138 Scourge wrote:Ah, that one's easy, though. Go with the old "crashed spaceship". Or the "Planet blew up". Or go with the ALF combo version of "spaceship crashed while escaping planet blowing up". And that's just the obvious ones.
No, see, that doesn't work, because then there's still the possibility of other Alien Turtles out there, on other planets. Superman is supposed to be The Last Guy From Krypton Ever, but I can think right off the top of my head a good five other Kryptonians that survived somehow. (Powergirl, Zod and his cronies, those two guys from All-Star Superman, just to start with.)
I suppose the main thing I'm trying to say is that I'm seeing it like the difference between Spider-Man getting his powers from a radioactive spider or a genetically engineered one. Or Pete's webshooters being organic as opposed to things he built. You could make a good case for both of those being important elements to the character, and I don't necessarily like that the movie changed those things. But the end result is still pretty much the same Spider-Man.
No, this is more like "Spider-Man gets his powers from the magical Spider-Crystal, and he never had an Uncle Ben." That would kind of change things. It's important that Spider-Man's creation is an accident and that he's a victim of circumstance--just like the Turtles. Uncle Ben's death fuels Peter as a character. You take that away and you change everything. (I'm sure there have been issues of Marvel What-If? that deal with this.)
Sparky wrote:That would be like changing the ooze that mutates the Turtles to a slightly different type of slime, but they are still mutant turtles.
This has actually happened. In most sources, it's described as "ooze," but in the comics, the Utroms made it. In the movies, TGRI made it. In the cartoon, it was called mutagen, and it came from Dimension X, I think. In the IDW comics, Baxter Stockman made it to act as a supersoldier formula for Krang's army. Regardless, though, its effects are pretty much always the same. (The cartoon mutagen had more specific effects, though--it would turn humans into whatever animal they had recently touched. Most other sources limit the ooze's contact to the Turtles and Splinter or just other animals. It's yet to be seen how IDW's is supposed to work.)
Scourge again wrote:Still, since there's four of 'em, it doesn't seem to occur to writers to play the ol' "all alone/last of their species" card as often.
That's part of the point, though--all they have is themselves and Splinter. They are a family, even if they're not biologically related. (The Turtles being biologically related or not is a thing that varies on continuity. There's usually never a clear answer.)

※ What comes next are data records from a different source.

$ cat src/hdl/cau_pkg.sv
// ----------------------------------------------------------------------------
// cau_pkg
// Shared constants, operation codes and pipeline item types of the complex
// arithmetic unit.
// ----------------------------------------------------------------------------
package cau_pkg;

   // Fixed point format of all operands and results
   localparam int DATA_WIDTH = 32;
   localparam int FRAC_BITS  = 16;
   localparam int THR_WIDTH  = 16;
   localparam int OP_WIDTH   = 4;

   // Exact product, sum of two products, and divider depth
   localparam int PROD_WIDTH = 2 * DATA_WIDTH;
   localparam int SUM_WIDTH  = PROD_WIDTH + 2;
   localparam int DIV_STEPS  = DATA_WIDTH;

   typedef enum logic [OP_WIDTH-1:0] {
      OP_ADD  = 4'd0,
      OP_SUB  = 4'd1,
      OP_MUL  = 4'd2,
      OP_DIV  = 4'd3,
      OP_SMUL = 4'd4,
      OP_SDIV = 4'd5,
      OP_CONJ = 4'd6,
      OP_SQR  = 4'd7,
      OP_NEG  = 4'd8
   } op_type;

   // One clipped result part
   typedef struct packed {
      logic [DATA_WIDTH-1:0] value;
      logic                  sat;
   } clip_type;

   // One restoring divider lane: partial remainder, dividend bits still to
   // shift in, quotient so far (top bit means overflow) and result sign
   typedef struct packed {
      logic [PROD_WIDTH-1:0] rem;
      logic [DATA_WIDTH-1:0] low;
      logic [DATA_WIDTH-1:0] quo;
      logic                  neg;
   } div_lane_type;

   // Result control that rides along the divider
   typedef struct packed {
      logic                  is_div;
      logic                  dz;
      logic                  sat;
      logic [DATA_WIDTH-1:0] y_re;
      logic [DATA_WIDTH-1:0] y_im;
   } ctl_type;

   typedef struct packed {
      div_lane_type          re;
      div_lane_type          im;
      logic [PROD_WIDTH-1:0] den;
      ctl_type               ctl;
   } div_item_type;

endpackage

Or, to take a different tack, what would you think of a series where the Transformers originated on Earth? Sounds ridiculous at first, but if they still had the concept of robots disguising themselves as ordinary machines, and maybe had their own versions of Optimus, Megatron, et al, that could conceivably turn out to be a legit TF series.
Scourge, you are too easily pleased. That's a dumb fucking idea.

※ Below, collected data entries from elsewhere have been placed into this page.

[src/sv/kmwc_pkg.sv]
// Shared types and constants for the k-mismatch window counter.
// Used by kmwc_cell, kmwc_popcount and k_mismatch_window_counter; no dependencies.
`default_nettype none

package kmwc_pkg;

	localparam int unsigned PATTERN_WORDS = 4;
	localparam int unsigned PATTERN_BYTES = 32;
	localparam int unsigned PIDX_W        = 5;
	localparam int unsigned WORD_W        = 64;
	localparam int unsigned CFG_IDX_W     = 3;
	localparam int unsigned LEN_REG_W     = 6;
	localparam int unsigned GROUP_SIZE    = 8;
	localparam int unsigned GROUP_CNT_W   = 4;
	localparam logic [LEN_REG_W-1:0] LENGTH_RESET = 6'd16;

	typedef enum logic [CFG_IDX_W-1:0] {
		REG_PATTERN0 = 3'd0,
		REG_PATTERN1 = 3'd1,
		REG_PATTERN2 = 3'd2,
		REG_PATTERN3 = 3'd3,
		REG_LENGTH   = 3'd4,
		REG_LIMIT    = 3'd5
	} cfg_reg_t;

	typedef logic [PATTERN_WORDS-1:0][WORD_W-1:0] pattern_words_t;
	typedef logic [PATTERN_BYTES-1:0][7:0] pattern_bytes_t;

	// Control that travels with a beat down the pipeline.
	typedef struct packed {
		logic valid;
		logic last;
		logic full;
	} stage_ctl_t;

endpackage

`default_nettype wire

[src/sv/kmwc_cell.sv]
// One cell of the window row: holds one text byte, its aligned pattern byte and
// the registered mismatch flag. Depends on kmwc_pkg.
`default_nettype none

module kmwc_cell #(
	parameter int unsigned INDEX = 0,
	parameter int unsigned LEN_W = 6
) (
	input  logic                    clk,
	input  logic                    shift_en,
	input  logic                    adv_en,
	input  logic [7:0]              byte_in,
	input  kmwc_pkg::pattern_bytes_t pattern,
	input  logic [LEN_W-1:0]        eff_len,
	output logic [7:0]              byte_out,
	output logic                    mismatch_s2
);

	logic [7:0]       byte_q;
	logic [7:0]       apat_q;
	logic             use_q;
	logic             in_use;
	logic [LEN_W-1:0] rel;
	logic [31:0]      rel_w;
	logic [7:0]       apat_d;

	// Window position INDEX (0 is newest) lines up with pattern byte len-1-INDEX.
	always_comb begin
		in_use = int'(eff_len) > int'(INDEX);
		rel    = eff_len - LEN_W'(INDEX + 1);
		rel_w  = 32'(rel);
		if (in_use && (rel_w < 32'(kmwc_pkg::PATTERN_BYTES))) begin
			apat_d = pattern[rel_w[kmwc_pkg::PIDX_W-1:0]];
		end else begin
			apat_d = '0;
		end
	end

	always_ff @(posedge clk) begin
		if (shift_en) begin
			byte_q <= byte_in;
		end
		apat_q <= apat_d;
		use_q  <= in_use;
		if (adv_en) begin
			mismatch_s2 <= use_q && (byte_q != apat_q);
		end
	end

	assign byte_out = byte_q;

endmodule

`default_nettype wire

[src/sv/kmwc_popcount.sv]
// Two-stage registered population count of the mismatch flags from the cell row.
// Depends on kmwc_pkg for the group size and the stage control struct.
`default_nettype none

module kmwc_popcount #(
	parameter int unsigned WIDTH = 32
) (
	input  logic                         clk,
	input  logic                         arst_n,
	input  logic                         en,
	input  logic [WIDTH-1:0]             bits,
	input  kmwc_pkg::stage_ctl_t         ctl_in,
	output kmwc_pkg::stage_ctl_t         ctl_s4,
	output logic [$clog2(WIDTH+1)-1:0]   sum_s4
);

	localparam int unsigned NG    = (WIDTH + kmwc_pkg::GROUP_SIZE - 1) / kmwc_pkg::GROUP_SIZE;
	localparam int unsigned PAD_W = NG * kmwc_pkg::GROUP_SIZE;
	localparam int unsigned SUM_W = $clog2(WIDTH + 1);

	logic [PAD_W-1:0]                        padded;
	logic [NG-1:0][kmwc_pkg::GROUP_CNT_W-1:0] grp_d;
	logic [NG-1:0][kmwc_pkg::GROUP_CNT_W-1:0] grp_s3;
	kmwc_pkg::stage_ctl_t                    ctl_s3;
	logic [SUM_W-1:0]                        sum_d;

	assign padded = PAD_W'(bits);

	always_comb begin
		for (int g = 0; g < NG; g++) begin
			grp_d[g] = '0;
			for (int k = 0; k < kmwc_pkg::GROUP_SIZE; k++) begin
				grp_d[g] = grp_d[g]
					+ kmwc_pkg::GROUP_CNT_W'(padded[g * kmwc_pkg::GROUP_SIZE + k]);
			end
		end
	end

	always_comb begin
		sum_d = '0;
		for (int g = 0; g < NG; g++) begin
			sum_d = sum_d + SUM_W'(grp_s3[g]);
		end
	end

	always_ff @(posedge clk or negedge arst_n) begin
		if (!arst_n) begin
			ctl_s3 <= '0;
			ctl_s4 <= '0;
		end else if (en) begin
			ctl_s3 <= ctl_in;
			ctl_s4 <= ctl_s3;
		end
	end

	always_ff @(posedge clk) begin
		if (en) begin
			grp_s3 <= grp_d;
			sum_s4 <= sum_d;
		end
	end

endmodule

`default_nettype wire

[src/sv/k_mismatch_window_counter.sv]
// Top level of the k-mismatch window counter: configuration registers, cell row,
// popcount pipeline and output stage. Depends on kmwc_pkg, kmwc_cell, kmwc_popcount.
//
// Usage: text bytes enter on the input channel (in_valid, in_stall, text_byte,
// last_byte), one beat per byte. Every input beat yields exactly one output beat
// (out_valid, out_stall, window_hit, match_count, text_done). Once the last
// pattern_length bytes of the current text are present, window_hit reports
// whether at most mismatch_limit of them differ from the pattern, and
// match_count carries the saturating hit count of the text so far. A beat with
// last_byte set ends the text; its result has text_done set and the final count.
// A byte passes stages s1 to s4 and the output register. Throughput is one byte
// per cycle while en is high: the row shifts on each accepted byte, stages advance.
// The pipeline has one common advance; when a result waits under out_stall the
// whole pipeline holds and in_stall is raised in the same cycle.
// Reset clears the pipeline, the fill count and the hit count, and loads the
// default configuration (zero pattern, length 16, limit 0). Configuration is
// written through cfg_we/cfg_index/cfg_data and applies to the next byte.
`default_nettype none

module k_mismatch_window_counter #(
	parameter int unsigned MAX_PATTERN = 32,
	parameter int unsigned COUNT_BITS  = 32
) (
	input  logic                              clk,
	input  logic                              arst_n,
	input  logic                              cfg_we,
	input  logic [kmwc_pkg::CFG_IDX_W-1:0]    cfg_index,
	input  logic [kmwc_pkg::WORD_W-1:0]       cfg_data,
	input  logic                              in_valid,
	output logic                              in_stall,
	input  logic [7:0]                        text_byte,
	input  logic                              last_byte,
	output logic                              out_valid,
	input  logic                              out_stall,
	output logic                              window_hit,
	output logic [31:0]                       match_count,
	output logic                              text_done
);

	localparam int unsigned LEN_W = $clog2(MAX_PATTERN + 1);
	localparam int unsigned SUM_W = $clog2(MAX_PATTERN + 1);

	kmwc_pkg::pattern_words_t            pattern_q;
	kmwc_pkg::pattern_bytes_t            pattern_bytes;
	logic [kmwc_pkg::LEN_REG_W-1:0]      length_q;
	logic [kmwc_pkg::LEN_REG_W-1:0]      limit_q;

	logic                                en;
	logic                                accept;
	logic [LEN_W-1:0]                    eff_len;
	logic [LEN_W-1:0]                    fill_q;
	logic [LEN_W-1:0]                    fill_inc;

	kmwc_pkg::stage_ctl_t                ctl_s1;
	kmwc_pkg::stage_ctl_t                ctl_s2;
	kmwc_pkg::stage_ctl_t                ctl_s4;
	logic [SUM_W-1:0]                    sum_s4;

	logic [MAX_PATTERN-1:0][7:0]         win;
	logic [MAX_PATTERN-1:0]              mism_s2;

	logic [COUNT_BITS-1:0]               total_q;
	logic [COUNT_BITS-1:0]               total_next;
	logic                                hit;

	logic                                out_valid_q;
	logic                                window_hit_q;
	logic [31:0]                         match_count_q;
	logic                                text_done_q;

	// Configuration registers.
	always_ff @(posedge clk or negedge arst_n) begin
		if (!arst_n) begin
			pattern_q <= '0;
			length_q  <= kmwc_pkg::LENGTH_RESET;
			limit_q   <= '0;
		end else if (cfg_we) begin
			unique case (kmwc_pkg::cfg_reg_t'(cfg_index))
				kmwc_pkg::REG_PATTERN0: pattern_q[0] <= cfg_data;
				kmwc_pkg::REG_PATTERN1: pattern_q[1] <= cfg_data;
				kmwc_pkg::REG_PATTERN2: pattern_q[2] <= cfg_data;
				kmwc_pkg::REG_PATTERN3: pattern_q[3] <= cfg_data;
				kmwc_pkg::REG_LENGTH:   length_q <= cfg_data[kmwc_pkg::LEN_REG_W-1:0];
				kmwc_pkg::REG_LIMIT:    limit_q  <= cfg_data[kmwc_pkg::LEN_REG_W-1:0];
				default: begin
				end
			endcase
		end
	end

	assign pattern_bytes = pattern_q;

	// A length of zero acts as one; a length beyond the row acts as the row size.
	always_comb begin
		if (length_q == '0) begin
			eff_len = LEN_W'(1);
		end else if (int'(length_q) > int'(MAX_PATTERN)) begin
			eff_len = LEN_W'(MAX_PATTERN);
		end else begin
			eff_len = LEN_W'(length_q);
		end
	end

	assign en       = !(out_valid_q && out_stall);
	assign in_stall = !en;
	assign accept   = in_valid && en;

	assign fill_inc = (int'(fill_q) < int'(MAX_PATTERN)) ? fill_q + 1'b1 : fill_q;

	always_ff @(posedge clk or negedge arst_n) begin
		if (!arst_n) begin
			fill_q <= '0;
			ctl_s1 <= '0;
			ctl_s2 <= '0;
		end else begin
			if (accept) begin
				fill_q <= last_byte ? '0 : fill_inc;
			end
			if (en) begin
				ctl_s1.valid <= in_valid;
				ctl_s1.last  <= last_byte;
				ctl_s1.full  <= fill_inc >= eff_len;
				ctl_s2       <= ctl_s1;
			end
		end
	end

	// The byte row: cell 0 takes the new byte, each cell hands its byte onward.
	for (genvar j = 0; j < MAX_PATTERN; j++) begin : g_cell
		logic [7:0] shift_in;
		if (j == 0) begin : g_head
			assign shift_in = text_byte;
		end else begin : g_body
			assign shift_in = win[j-1];
		end
		kmwc_cell #(
			.INDEX (j),
			.LEN_W (LEN_W)
		) u_cell (
			.clk         (clk),
			.shift_en    (accept),
			.adv_en      (en),
			.byte_in     (shift_in),
			.pattern     (pattern_bytes),
			.eff_len     (eff_len),
			.byte_out    (win[j]),
			.mismatch_s2 (mism_s2[j])
		);
	end

	kmwc_popcount #(
		.WIDTH (MAX_PATTERN)
	) u_popcount (
		.clk    (clk),
		.arst_n (arst_n),
		.en     (en),
		.bits   (mism_s2),
		.ctl_in (ctl_s2),
		.ctl_s4 (ctl_s4),
		.sum_s4 (sum_s4)
	);

	always_comb begin
		hit = ctl_s4.full && (int'(sum_s4) <= int'(limit_q));
		if (hit && (total_q != '1)) begin
			total_next = total_q + 1'b1;
		end else begin
			total_next = total_q;
		end
	end

	always_ff @(posedge clk or negedge arst_n) begin
		if (!arst_n) begin
			out_valid_q <= 1'b0;
			total_q     <= '0;
		end else if (en) begin
			out_valid_q <= ctl_s4.valid;
			if (ctl_s4.valid) begin
				total_q <= ctl_s4.last ? '0 : total_next;
			end
		end
	end

	always_ff @(posedge clk) begin
		if (en && ctl_s4.valid) begin
			window_hit_q  <= hit;
			match_count_q <= 32'(total_next);
			text_done_q   <= ctl_s4.last;
		end
	end

	assign out_valid   = out_valid_q;
	assign window_hit  = window_hit_q;
	assign match_count = match_count_q;
	assign text_done   = text_done_q;

	a_fill_bound: assert property (@(posedge clk) disable iff (!arst_n)
		int'(fill_q) <= int'(MAX_PATTERN))
		else $error("window fill beyond the row size");

	a_fill_clear: assert property (@(posedge clk) disable iff (!arst_n)
		accept && last_byte |=> fill_q == '0)
		else $error("window fill not cleared after the last byte");

	a_total_clear: assert property (@(posedge clk) disable iff (!arst_n)
		en && ctl_s4.valid && ctl_s4.last |=> total_q == '0)
		else $error("hit count not cleared after the end of the text");

	a_hit_needs_full: assert property (@(posedge clk) disable iff (!arst_n)
		en && ctl_s4.valid && !ctl_s4.full |=> !window_hit_q)
		else $error("hit reported before the window filled");

endmodule

`default_nettype wire

[config.mk]
export PLATFORM = sky130hd
export DESIGN_NAME = k_mismatch_window_counter
export DESIGN_NICKNAME = d
export VERILOG_FILES = /design/src/sv/kmwc_pkg.sv /design/src/sv/kmwc_cell.sv /design/src/sv/kmwc_popcount.sv /design/src/sv/k_mismatch_window_counter.sv
export SDC_FILE = /design/constraint.sdc
export NUM_CORES = 2
export LEC_CHECK = 0
export BUFFER_PORTS_ARGS = -buffer_cell sky130_fd_sc_hd__clkbuf_2
export CORE_ASPECT_RATIO = 1.2
export CORE_UTILIZATION = 47
export CTS_CLUSTER_DIAMETER = 120
export DETAILED_ROUTE_END_ITERATION = 7
export PLACE_DENSITY_LB_ADDON = 0.3
export SLEW_MARGIN = 20
export SYNTH_ARGS = -nofsm -noshare
export SYNTH_HDL_FRONTEND = slang
export SYNTH_SLANG_ARGS = --single-unit
[constraint.sdc]
create_clock -name clk -period 7 [get_ports clk]
set_input_delay 0.35 -clock clk [delete_from_list [all_inputs] [get_ports clk]]
set_output_delay 0.35 -clock clk [all_outputs]
set_load 0.005 [all_outputs]
-- Word level (Yosys, flattened, before mapping)
Index checks and enable logic that the tools add are counted.
- output and inout bits: 36
- register bits after elaboration: 951
- bits of input ports: 81
- equal/unequal tests: 38
- muxes and demuxes: 70
- reduce and logical (&&, ||, !) cells: 79
- add/subtract/negate cells: 65
- $lt $le $gt $ge: 100
- bitwise gates (word level): 1
- operators with widths (operator ; number):
    $bmux 8 s5 ; 32
    $mux 8 ; 32
    $ne 8x8->1 ; 32
    $lt 6x6->1 const B ; 33
    $lt 5x6->1 const B ; 32
    $add 4x1->4 ; 24
    $gt 6x5->1 const B ; 16
    $sub 6x5->6 const B ; 16
    $logic_and 1x1->1 ; 69
    $mux 32 ; 2
    $gt 6x4->1 const B ; 8
    $sub 6x4->6 const B ; 8
    $add 32x1->32 const B ; 1
    $ne 32x32->1 const B ; 1
    $gt 6x3->1 const B ; 4
    $mux 6 ; 4
    $sub 6x3->6 const B ; 4
    $reduce_and 2->1 ; 7
    $add 6x4->6 ; 2
    $gt 6x1->1 const B ; 2
    $gt 6x2->1 const B ; 2
    $sub 6x2->6 const B ; 2
    $add 1x1->2 ; 4
    $add 6x1->6 const B ; 1
    13 further kinds ; 15

-- Longest topological paths before layout
- depth after elaboration: 7
- depth in mapped cells: 20
- depth with buffers taken out: 11

-- Hierarchy
From an unflattened synthesis, not the netlist that was laid out.
- cells, all modules: 9032
- area total of the unflattened synthesis: 108695.5 um^2
- by module, submodules not included (module ; area each (um^2) ; cells each ; instances ; seq. area each (um^2)):
    k_mismatch_window_counter ; 14475.1 ; 1027 ; 1 ; 8854.7
    kmwc_cell at g_cell[5].u_cell ; 3184.3 ; 284 ; 1 ; 450.4
    kmwc_cell at g_cell[13].u_cell ; 3166.8 ; 285 ; 1 ; 450.4
    kmwc_cell at g_cell[2].u_cell ; 3100.5 ; 251 ; 1 ; 450.4
    kmwc_cell at g_cell[24].u_cell ; 3029.2 ; 363 ; 1 ; 450.4
    kmwc_cell at g_cell[28].u_cell ; 2982.9 ; 263 ; 1 ; 450.4
    kmwc_cell at g_cell[30].u_cell ; 2977.9 ; 288 ; 1 ; 450.4
    kmwc_cell at g_cell[22].u_cell ; 2972.9 ; 388 ; 1 ; 450.4
    kmwc_cell at g_cell[6].u_cell ; 2956.6 ; 371 ; 1 ; 450.4
    kmwc_cell at g_cell[0].u_cell ; 2954.1 ; 232 ; 1 ; 450.4
    kmwc_cell at g_cell[20].u_cell ; 2929.1 ; 274 ; 1 ; 450.4
    kmwc_cell at g_cell[14].u_cell ; 2914.0 ; 264 ; 1 ; 450.4
    kmwc_cell at g_cell[25].u_cell ; 2911.5 ; 325 ; 1 ; 450.4
    kmwc_cell at g_cell[4].u_cell ; 2911.5 ; 232 ; 1 ; 450.4
    +20 rows ; n/a ; n/a ; n/a ; n/a

-- Least setup slack after synthesis
No wires, ideal clock.
- path type: reg2reg
- start: register out_valid_q, in the netlist out_valid
- end: register g_cell[0].u_cell.byte_q[0], enable pin
- buffers on the path: 0
- clock period less this slack: 6.381 ns
- path slack: 0.619 ns
- data arrival time: 5.773 ns
- setup time: 0.608 ns
- stages on the path, launching flop included: 4
- cell sequence: dfrtp_1 nand2_1 nand2_1 inv_1
- cells in the longest elaborated chain, start to end: 3
- ends and longest elaborated chain (what ; line ; RTL):
    start, declared ; k_mismatch_window_counter.sv:66 ; logic out_valid_q;
    start signal, assigned ; k_mismatch_window_counter.sv:177 ; out_valid_q <= ctl_s4.valid;
    $logic_and 1x1->1 ; k_mismatch_window_counter.sv:104 ; assign en = !(out_valid_q && out_stall);
    $logic_not 1->1 ; k_mismatch_window_counter.sv:104 ;
    $logic_and 1x1->1 ; k_mismatch_window_counter.sv:106 ; assign accept = in_valid && en;
    via accept ; k_mismatch_window_counter.sv:49 ; logic accept;
    end signal, assigned ; kmwc_cell.sv:41 ; byte_q <= byte_in;
    end, declared ; kmwc_cell.sv:19 ; logic [7:0] byte_q;
The timed path passes the listed nets, and every way through them passes these cells.
A chain may end at the register's enable or synchronous reset.

-- Worst setup path in the final report
- start: register length_q[3] (netlist name)
- end: register g_cell[14].u_cell.apat_q[5]
- cells in the longest elaborated chain, start to end: 6
- elaborated cells between the ends (all ways): 10
- classes of those cells: add/sub: 1; order compare: 3; mux: 4; reduce/logical: 2
- ends and longest elaborated chain (what ; line ; RTL):
    start, declared ; k_mismatch_window_counter.sv:45 ; logic [kmwc_pkg::LEN_REG_W-1:0] length_q;
    start signal, assigned ; k_mismatch_window_counter.sv:75 ; length_q <= kmwc_pkg::LENGTH_RESET;
    start signal, assigned ; k_mismatch_window_counter.sv:83 ; kmwc_pkg::REG_LENGTH: length_q <= cfg_data[kmwc_pkg::LEN_REG_W-1:0];
    $gt 6x6->1 ; k_mismatch_window_counter.sv:97 ; end else if (int'(length_q) > int'(MAX_PATTERN)) begin
    $mux 6 ; k_mismatch_window_counter.sv:97 ;
    $mux 6 (*) ; k_mismatch_window_counter.sv:95 ; if (length_q == '0) begin
    $sub 6x4->6 ; kmwc_cell.sv:30 ; rel = eff_len - LEN_W'(INDEX + 1);
    $bmux 8 s5 / $lt 6x6->1 (equally long branches) ; kmwc_cell.sv:33, kmwc_cell.sv:32 ;
    $mux 8 (not written as such) / $logic_and 1x1->1 (equally long branches) ; kmwc_cell.sv:33, kmwc_cell.sv:32 ;
    end signal, assigned ; kmwc_cell.sv:43 ; apat_q <= apat_d;
    end, declared ; kmwc_cell.sv:20 ; logic [7:0] apat_q;
Mark *: on every way between the ends. The rest lies on a longest branch, timed or not. The select of a mux whose other input is x is not followed.

==> summary.txt <==
run status: complete, no violations
Die H: 366.0 um
Pre-antenna DRT Iters: 6
largest net degree at the start of global routing: 153
Setup crit start: length_q[3]
fin. max-slew vios: 0
clock slew seen by the registers of the worst setup and hold paths: 0.07 ns
mux contribution to synthesized area: 0.2209
syn_area_per_cell: 11.57 um^2
Residual DRC: 0
Final Hold Fails: 0
Slew headroom: 0.1196
Cell Area, Synth: 51900 um^2
Seq/Total Area, Yosys: 0.4640
post-route setup slack: 1.501 ns
pwr/cell area: 490.5 nW/um^2
dpl hpwl: 170500 um
Synth Register Bits: 951
Post-synth EDFFs: 344
Setup-failing EPs final: 0
total number of vias: 41860
leakage power: 23.21 nW
critical path capture point type: flip-flop
final RePlAce weighted congestion: 1.156
CTS Root Cell: clkbuf_16
Hold Crit Class: in2reg
Core ar.: 109500 um^2
unrepaired setup endpoints after global routing: false
Slew @ Worst Pin: 1.284 ns
Adder-Cell Fraction of Synth Area: 0.02006
Max Cap Viol: 0
Compound-Gate Fraction of Synth Area: 0.1463
Worst Skew: 0.04507 ns
dpl ws: 1.768 ns
WL final: 225800 um
FFs w/ async S/R, synth: 0.3354
Startpoint Class: flip-flop
Total Power: 0.02837 W
CTS tree: done
worst-case reg-to-reg path depth: 12
postcts setup bufs: 0
worst reg2reg endpoint: g_cell[14].u_cell.apat_q[5]
Final Instance Area: 57830 um^2
Unique masters post-synth: 73
syn_nets: 4638
remaining antenna violation count after routing: 0
share of layout cells above drive strength 1: 0.1955
simple-gate share of the synthesized area: 0.06449
synth-to-layout area growth: 11.44%
initial detailed-routing violation count: 6539
synth cell count leaders: 431 x mux2i_1, 361 x mux2_2, 344 x edfxtp_1, 318 x dfrtp_1, 288 x dfxtp_1
global-route wire length before repair: 313200 um
most frequent cell after synthesis: mux2i_1
htree depth: 3
Synthesis Warnings: 0
initial antenna violation count: 29
port buffer count: 116
setup TNS: 0 ns
post-DR wirelength/cell: 37.25 um
top cells by area, synth: edfxtp_1 20%, dfrtp_1 15%, dfxtp_1 11%
Initial Util: 0.4740
Clock Sinks: 951
Longest Clk Path Bufs: 3
Critical Path End: g_cell[14].u_cell.apat_q[5]
vias in the first global route: 39410
die area: 111800 um^2
total track usage: 0.3995
Max Freq: 181.9 MHz
total gr overflow: 0
post-synth top area cell: edfxtp_1
row count: 133
final worst path period share: 0.7856
r2r setup slk: 1.50 ns
CP max FO: 149
final core occ: 0.5282
main combinational cell family by area after synthesis: multiplexers
die width: 305.3 um
Vias/cell: 6.907
Top FF cell, synth: edfxtp_1
top cell type's share of synthesized area: 0.1990
Setup Crit Path Kind: reg2reg
nets@finish: 4691
Worst Path Arrival: 5.96 ns
CTS Buf Count: 94
synthesized instance count: 4487
post-route minimum period: 5.499 ns
post-synthesis xor/xnor area fraction: 0.05383
Crit path required time: 7.46 ns
worst-skew pair later-pin latency: 0.72 ns
RR Startpoint: length_q[3]
VDD IR max: 0.0002992 V
dpl cell area: 54000 um^2
io pins: 117
[cell type report]
type	instances	area, um^2
multi-input combinational	3132	26380
inverter	102	407.9
fill	9561	51660
tap	1417	1773
clock buffer	131	2746
antenna	24	60.06
timing repair buffer	259	1918
clock inverter	45	465.4
sequential	951	24080
[power by group]
group	switching (W)	total (W)	internal (W)	leakage [nW]
logic	0.00897	0.0137	0.00476	12.1
registers	0.00183	0.00931	0.00748	9.58
clock network	0.00230	0.00532	0.00302	1.58
[critical path, stage by stage, from the launching register on]
cell	delay, ns
dfrtp_1	0.36
buf_4	0.23
or4_1	0.70
a21oi_4	0.33
buf_12	0.50
ha_4	0.55
inv_2	0.32
buf_4	0.40
o221ai_1	0.18
a21oi_1	0.18
a22o_1	0.24
a221oi_1	0.67
o221ai_1	0.44
[registers in the layout, summed over array words and instances, names as in the netlist]
signal	cells
g_cell.u_cell.use_q	32
fill_q	6
ctl_s1	3
u_popcount.grp_s3	16
limit_q	6
total_q	32
window_hit	1
length_q	6
g_cell.u_cell.byte_out	256
u_popcount.sum_s4	6
u_popcount.ctl_s4	3
pattern_bytes	256
u_popcount.ctl_s3	3
ctl_s2	3
text_done	1
g_cell.u_cell.apat_q	256
out_valid	1
g_cell.u_cell.mismatch_s2	32
match_count	32
[through the flow]
step | hold slack, ns | std cells
after floorplan | 0.05441 | 4487
after global placement | 0.4501 | 5803
after detailed placement | 0.4560 | 5805
after CTS | 0.003255 | 6036
after global routing | 0.03000 | 6048
final | 0.02105 | 6061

(However, if the series started like that, and then they find out later they're actually from Cybertron and just had amnesia or whatever, I'd be okay with that.)
Sparky again wrote:I've never seen any of those films so I don't feel like I can really comment much about it.... But has Jason ever really been fleshed out as a character? I mean, isn't he essentially just a mindless killing machine in a hockey mask? His origins explain what he is but there really isn't any character to him for it to matter who he is. It's different for characters that have background that makes them who they are and what they are.
Actually, in the second film you could make a case that Jason is trying to do some weird voodoo ritual to revive his mother. (It's all there--the bodies of everyone he's killed in the movie are piled up in his shack, his mother's head is there and has candles and stuff. It's something never followed up on, and obviously Jason doesn't mention it, but hey.)
JT wrote:Good point, Microman/Microchange and Diaclone were takes on that concept, one was earth-made mechs and the other was real-world-sized little earth robots, I believe, but the foundation still couldn't work so well with the idea of the factions just fighting each other for their own goals without some human aspect (aside from the obvious mecha aspect of diaclone, obviously).
Well, the Diaclone guys were fighting against the Waruder Invaders, who were the Insecticons and that dragon thing the Dinobots fought. I'm not sure where Microchange was supposed to fit in--I think they were intended to mostly be mecha for the existing Microman guys, in which case, Cassetteman and the Walther P38 robot would be fighting against Acroyear.